When they got back to the UK they looked for a movement they could join or a memorial centre they could help at.
But despite increasing awareness at the time - the Holocaust was added to the curriculum in 1991 and Steven Spielberg's box office hit Schindler's List came out in 1993 - there was no national centre.
So the pair decided to convert some rooms in their family home, in Laxton.
By the time the centre officially opened in 1995 those few rooms had taken over the whole house, and to an extent, their lives. Both ultimately gave up their careers to focus on it.
James said: "It definitely ended up larger than we expected.
"We just felt strongly that something should be done. The Holocaust should be remembered by non-Jews - it should be something we all share in.
"A genocide could happen again and we wanted this to be a warning from history."
Today the centre still claims to be the only one in the country completely dedicated to Holocaust remembrance and education.
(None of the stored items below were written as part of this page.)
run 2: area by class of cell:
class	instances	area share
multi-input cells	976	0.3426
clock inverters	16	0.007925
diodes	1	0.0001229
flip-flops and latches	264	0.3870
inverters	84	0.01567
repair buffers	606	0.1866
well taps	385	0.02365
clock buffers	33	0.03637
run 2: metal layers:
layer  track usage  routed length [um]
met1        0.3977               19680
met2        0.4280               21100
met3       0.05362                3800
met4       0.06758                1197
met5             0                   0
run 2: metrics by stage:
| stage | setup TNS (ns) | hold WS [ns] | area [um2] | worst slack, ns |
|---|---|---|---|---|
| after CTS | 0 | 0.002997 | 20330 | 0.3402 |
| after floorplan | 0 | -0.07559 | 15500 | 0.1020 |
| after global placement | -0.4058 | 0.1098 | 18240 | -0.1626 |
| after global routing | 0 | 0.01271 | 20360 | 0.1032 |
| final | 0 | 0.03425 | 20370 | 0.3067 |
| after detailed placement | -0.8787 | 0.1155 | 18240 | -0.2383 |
===== src/rtl/cart_macros.svh =====
// Cartridge loader widths

`ifndef CART_MACROS_SVH
`define CART_MACROS_SVH

// Download stream
`define CART_ADDR_W       25    // Byte address from the loader
`define CART_DATA_W       16    // One word per write

// Console side address
`define CART_VA_HI        23    // Top bit of the word address
`define CART_MASK_LO      13    // Size mask covers 8 KB granules and up

// Bank mapper
`define CART_BANK_W       5     // 512 KB banks, 16 MB reach
`define CART_NUM_BANKS    8

// Region change settle window, counter width
`define CART_SETTLE_BITS  16

`endif


===== src/rtl/loader_pkg.sv =====
// Download stream constants

`default_nettype none

`include "cart_macros.svh"

package loader_pkg;

	////////////////////////////////////////
	// Stream index decode
	////////////////////////////////////////

	// Indexes 0 and 1 carry ROM images, compared on bits 5..0
	localparam logic [5:0] rom_index_max = 6'h01;

	// Set for a cartridge image, clear for a BIOS image
	localparam int cart_flag_bit = 6;

	////////////////////////////////////////
	// Cartridge header
	////////////////////////////////////////

	localparam logic [`CART_ADDR_W-1:0] hdr_region_addr = 'h1F0;   // Region letter word

	localparam logic [7:0] region_char_jp = "J";
	localparam logic [7:0] region_char_us = "U";   // Anything else means EU

endpackage

`default_nettype wire


===== src/rtl/cart_map_pkg.sv =====
// Cartridge mapping types

`default_nettype none

`include "cart_macros.svh"

package cart_map_pkg;

	// Console region, bit 1 doubles as the PAL flag
	typedef enum logic [1:0] {
		region_jp = 2'd0,
		region_us = 2'd1,
		region_eu = 2'd2
	} region_t;

	// One 512 KB bank number
	typedef logic [`CART_BANK_W-1:0] bank_t;

	////////////////////////////////////////
	// Mapper address fields
	////////////////////////////////////////

	// Register select on a page write
	localparam int page_sel_hi = 3;
	localparam int page_sel_lo = 1;

	// Bank select on a ROM read
	localparam int bank_sel_hi = 21;
	localparam int bank_sel_lo = 19;

	// Mask bits 23..22, any of them set means an image above 4 MB
	localparam logic [`CART_VA_HI:`CART_MASK_LO] big_rom_bits = 11'b110_0000_0000;

endpackage

`default_nettype wire


===== src/rtl/download_tracker.sv =====
// Download stream tracker

`timescale 1ns/100ps
`default_nettype none

`include "cart_macros.svh"

module download_tracker (
	input  wire                              clk_sys,
	input  wire                              reset,

	// Loader stream
	input  wire                              ioctl_download,
	input  wire [7:0]                        ioctl_index,
	input  wire                              ioctl_wr,
	input  wire [`CART_ADDR_W-1:0]           ioctl_addr,
	input  wire [`CART_DATA_W-1:0]           ioctl_data,

	output logic                             rom_download,
	output logic                             rom_cart_mode,
	output logic [`CART_VA_HI:`CART_MASK_LO] rom_mask,
	output cart_map_pkg::region_t            region_req
);

	logic rom_wr;
	logic cart_img;
	logic hdr_hit;

	////////////////////////////////////////
	// Stream decode
	////////////////////////////////////////

	// Index 0/1 is ROM, higher indexes belong to other loaders
	assign rom_download = ioctl_download & (ioctl_index[5:0] <= loader_pkg::rom_index_max);

	assign rom_wr   = rom_download & ioctl_wr;
	assign cart_img = ioctl_index[loader_pkg::cart_flag_bit];
	assign hdr_hit  = (ioctl_addr == loader_pkg::hdr_region_addr);

	////////////////////////////////////////
	// Cartridge mode and size mask
	////////////////////////////////////////

	always_ff @(posedge clk_sys) begin
		if (reset) begin
			rom_cart_mode <= 1'b0;
			rom_mask      <= '0;
		end else if (rom_wr) begin
			rom_cart_mode <= cart_img;    // Last ROM write wins
			if (cart_img) begin
				// First word of a new image restarts the mask
				if (ioctl_addr == '0)
					rom_mask <= '0;
				else
					rom_mask <= rom_mask | ioctl_addr[`CART_VA_HI:`CART_MASK_LO];
			end
		end
	end

	////////////////////////////////////////
	// Header region letter
	////////////////////////////////////////

	always_ff @(posedge clk_sys) begin
		if (reset) begin
			region_req <= cart_map_pkg::region_jp;
		end else if (rom_wr && hdr_hit) begin
			// Only the low byte of the header word matters
			if (ioctl_data[7:0] == loader_pkg::region_char_jp)
				region_req <= cart_map_pkg::region_jp;
			else if (ioctl_data[7:0] == loader_pkg::region_char_us)
				region_req <= cart_map_pkg::region_us;
			else
				region_req <= cart_map_pkg::region_eu;
		end
	end

endmodule

`default_nettype wire


===== src/rtl/region_ctrl.sv =====
// Region select and settle timer

`timescale 1ns/100ps
`default_nettype none

`include "cart_macros.svh"

module region_ctrl #(
	parameter int settle_bits = `CART_SETTLE_BITS
) (
	input  wire                          clk_sys,
	input  wire                          reset,
	input  cart_map_pkg::region_t        region_req,
	input  wire [1:0]                    region_override,  // 0 = auto from header
	output cart_map_pkg::region_t        region,
	output logic                         region_set
);

	cart_map_pkg::region_t    region_new;
	logic [settle_bits-1:0]   settle_cnt;

	// Operator override is offset by one, zero leaves the header choice
	always_comb begin
		if (region_override != 2'd0)
			region_new = cart_map_pkg::region_t'(region_override - 2'd1);
		else
			region_new = region_req;
	end

	////////////////////////////////////////
	// Active region and settle window
	////////////////////////////////////////

	always_ff @(posedge clk_sys) begin
		if (reset) begin
			region     <= cart_map_pkg::region_jp;
			settle_cnt <= '0;     // Window runs again out of reset
			region_set <= 1'b0;
		end else begin
			region <= region_new;

			// Saturating count, high until all ones
			region_set <= 1'b0;
			if (~&settle_cnt) begin
				settle_cnt <= settle_cnt + 1'b1;
				region_set <= 1'b1;
			end

			// Any change restarts the window from zero
			if (region != region_new)
				settle_cnt <= '0;
		end
	end

endmodule

`default_nettype wire


===== src/rtl/bank_mapper.sv =====
// Large ROM bank mapper

`timescale 1ns/100ps
`default_nettype none

`include "cart_macros.svh"

module bank_mapper (
	input  wire                             clk_sys,
	input  wire                             reset,
	input  wire                             rom_download,
	input  wire [`CART_VA_HI:`CART_MASK_LO] rom_mask,

	// Console bus
	input  wire [`CART_VA_HI:1]             gen_va,
	input  wire [`CART_DATA_W-1:0]          gen_vdo,
	input  wire                             gen_rnw,
	input  wire                             page_ce_n,

	output logic [`CART_VA_HI:1]            rom_va
);

	cart_map_pkg::bank_t  bank_regs [`CART_NUM_BANKS];
	logic                 page_ce_q;
	logic                 page_fall;
	logic [2:0]           page_sel;
	logic                 big_rom;
	logic                 bank_wr;

	////////////////////////////////////////
	// Page strobe decode
	////////////////////////////////////////

	assign page_fall = page_ce_q & ~page_ce_n;
	assign page_sel  = gen_va[cart_map_pkg::page_sel_hi:cart_map_pkg::page_sel_lo];
	assign big_rom   = |(rom_mask & cart_map_pkg::big_rom_bits);

	// Register 0 is fixed, images up to 4 MB never bank
	assign bank_wr = page_fall & ~gen_rnw & (page_sel != 3'd0) & big_rom;

	always_ff @(posedge clk_sys) begin
		if (reset)
			page_ce_q <= 1'b1;
		else
			page_ce_q <= page_ce_n;
	end

	////////////////////////////////////////
	// Bank registers
	////////////////////////////////////////

	always_ff @(posedge clk_sys) begin
		if (reset || rom_download) begin
			// Identity map, bank n at slot n
			for (int i = 0; i < `CART_NUM_BANKS; i++)
				bank_regs[i] <= cart_map_pkg::bank_t'(i);
		end else if (bank_wr) begin
			bank_regs[page_sel] <= gen_vdo[`CART_BANK_W-1:0];
		end
	end

	////////////////////////////////////////
	// ROM address
	////////////////////////////////////////

	// Bank from the top address bits, masked to the loaded image size
	assign rom_va = {bank_regs[gen_va[cart_map_pkg::bank_sel_hi:cart_map_pkg::bank_sel_lo]],
	                 gen_va[cart_map_pkg::bank_sel_lo-1:1]}
	              & {rom_mask, {(`CART_MASK_LO-1){1'b1}}};

endmodule

`default_nettype wire


===== src/rtl/cart_loader_top.sv =====
// Cartridge loader top level

`timescale 1ns/100ps
`default_nettype none

`include "cart_macros.svh"

module cart_loader_top #(
	parameter int settle_bits = `CART_SETTLE_BITS
) (
	input  wire                    clk_sys,
	input  wire                    reset,

	// Loader stream
	input  wire                    ioctl_download,
	input  wire [7:0]              ioctl_index,
	input  wire                    ioctl_wr,
	input  wire [`CART_ADDR_W-1:0] ioctl_addr,
	input  wire [`CART_DATA_W-1:0] ioctl_data,

	// Operator menu, 0 = auto
	input  wire [1:0]              region_override,

	// Console bus
	input  wire [`CART_VA_HI:1]    gen_va,
	input  wire [`CART_DATA_W-1:0] gen_vdo,
	input  wire                    gen_rnw,
	input  wire                    page_ce_n,

	output wire                    rom_download,
	output wire                    rom_cart_mode,
	output cart_map_pkg::region_t  region,
	output wire                    region_set,
	output wire [`CART_VA_HI:1]    rom_va
);

	wire [`CART_VA_HI:`CART_MASK_LO] rom_mask;
	cart_map_pkg::region_t           region_req;

	////////////////////////////////////////
	// Download side
	////////////////////////////////////////

	download_tracker u_download_tracker (
		.clk_sys        (clk_sys),
		.reset          (reset),
		.ioctl_download (ioctl_download),
		.ioctl_index    (ioctl_index),
		.ioctl_wr       (ioctl_wr),
		.ioctl_addr     (ioctl_addr),
		.ioctl_data     (ioctl_data),
		.rom_download   (rom_download),
		.rom_cart_mode  (rom_cart_mode),
		.rom_mask       (rom_mask),
		.region_req     (region_req)
	);

	region_ctrl #(
		.settle_bits (settle_bits)
	) u_region_ctrl (
		.clk_sys         (clk_sys),
		.reset           (reset),
		.region_req      (region_req),
		.region_override (region_override),
		.region          (region),
		.region_set      (region_set)
	);

	////////////////////////////////////////
	// Console side
	////////////////////////////////////////

	bank_mapper u_bank_mapper (
		.clk_sys      (clk_sys),
		.reset        (reset),
		.rom_download (rom_download),   // Fresh image means identity banks
		.rom_mask     (rom_mask),
		.gen_va       (gen_va),
		.gen_vdo      (gen_vdo),
		.gen_rnw      (gen_rnw),
		.page_ce_n    (page_ce_n),
		.rom_va       (rom_va)
	);

endmodule

`default_nettype wire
The museum, which has thousands of visitors each year, is home to a number of permanent exhibitions, a memorial garden, and produces exhibits that tour the UK.
It employs about 30 people and a small army of volunteers, including Holocaust survivors who do daily talks to the approximately 30,000 annual visitors, many of them school children.
One of those survivors, Martin Stern, 81, said: "I think it's the most important such institution in the UK and is of worldwide importance.
"And its position in the country means people are away from the hurly-burly and distractions - if it were in a city it would not be the same kind of place."
Auschwitz: 75 years on
The brothers are still connected with the centre - James is the life president - although both have become involved in other projects.
In 2000 they set up the international group the Aegis Trust in response to genocide in Rwanda and Bosnia.
James is the CEO of this organisation while his brother Stephen is an expert in Holocaust education, based in California.
"My only regret is have we done enough?" James said. "Could we have aspired to more, grown to more?
"But if all our effort has made one person think differently about using violence, it has been worthwhile."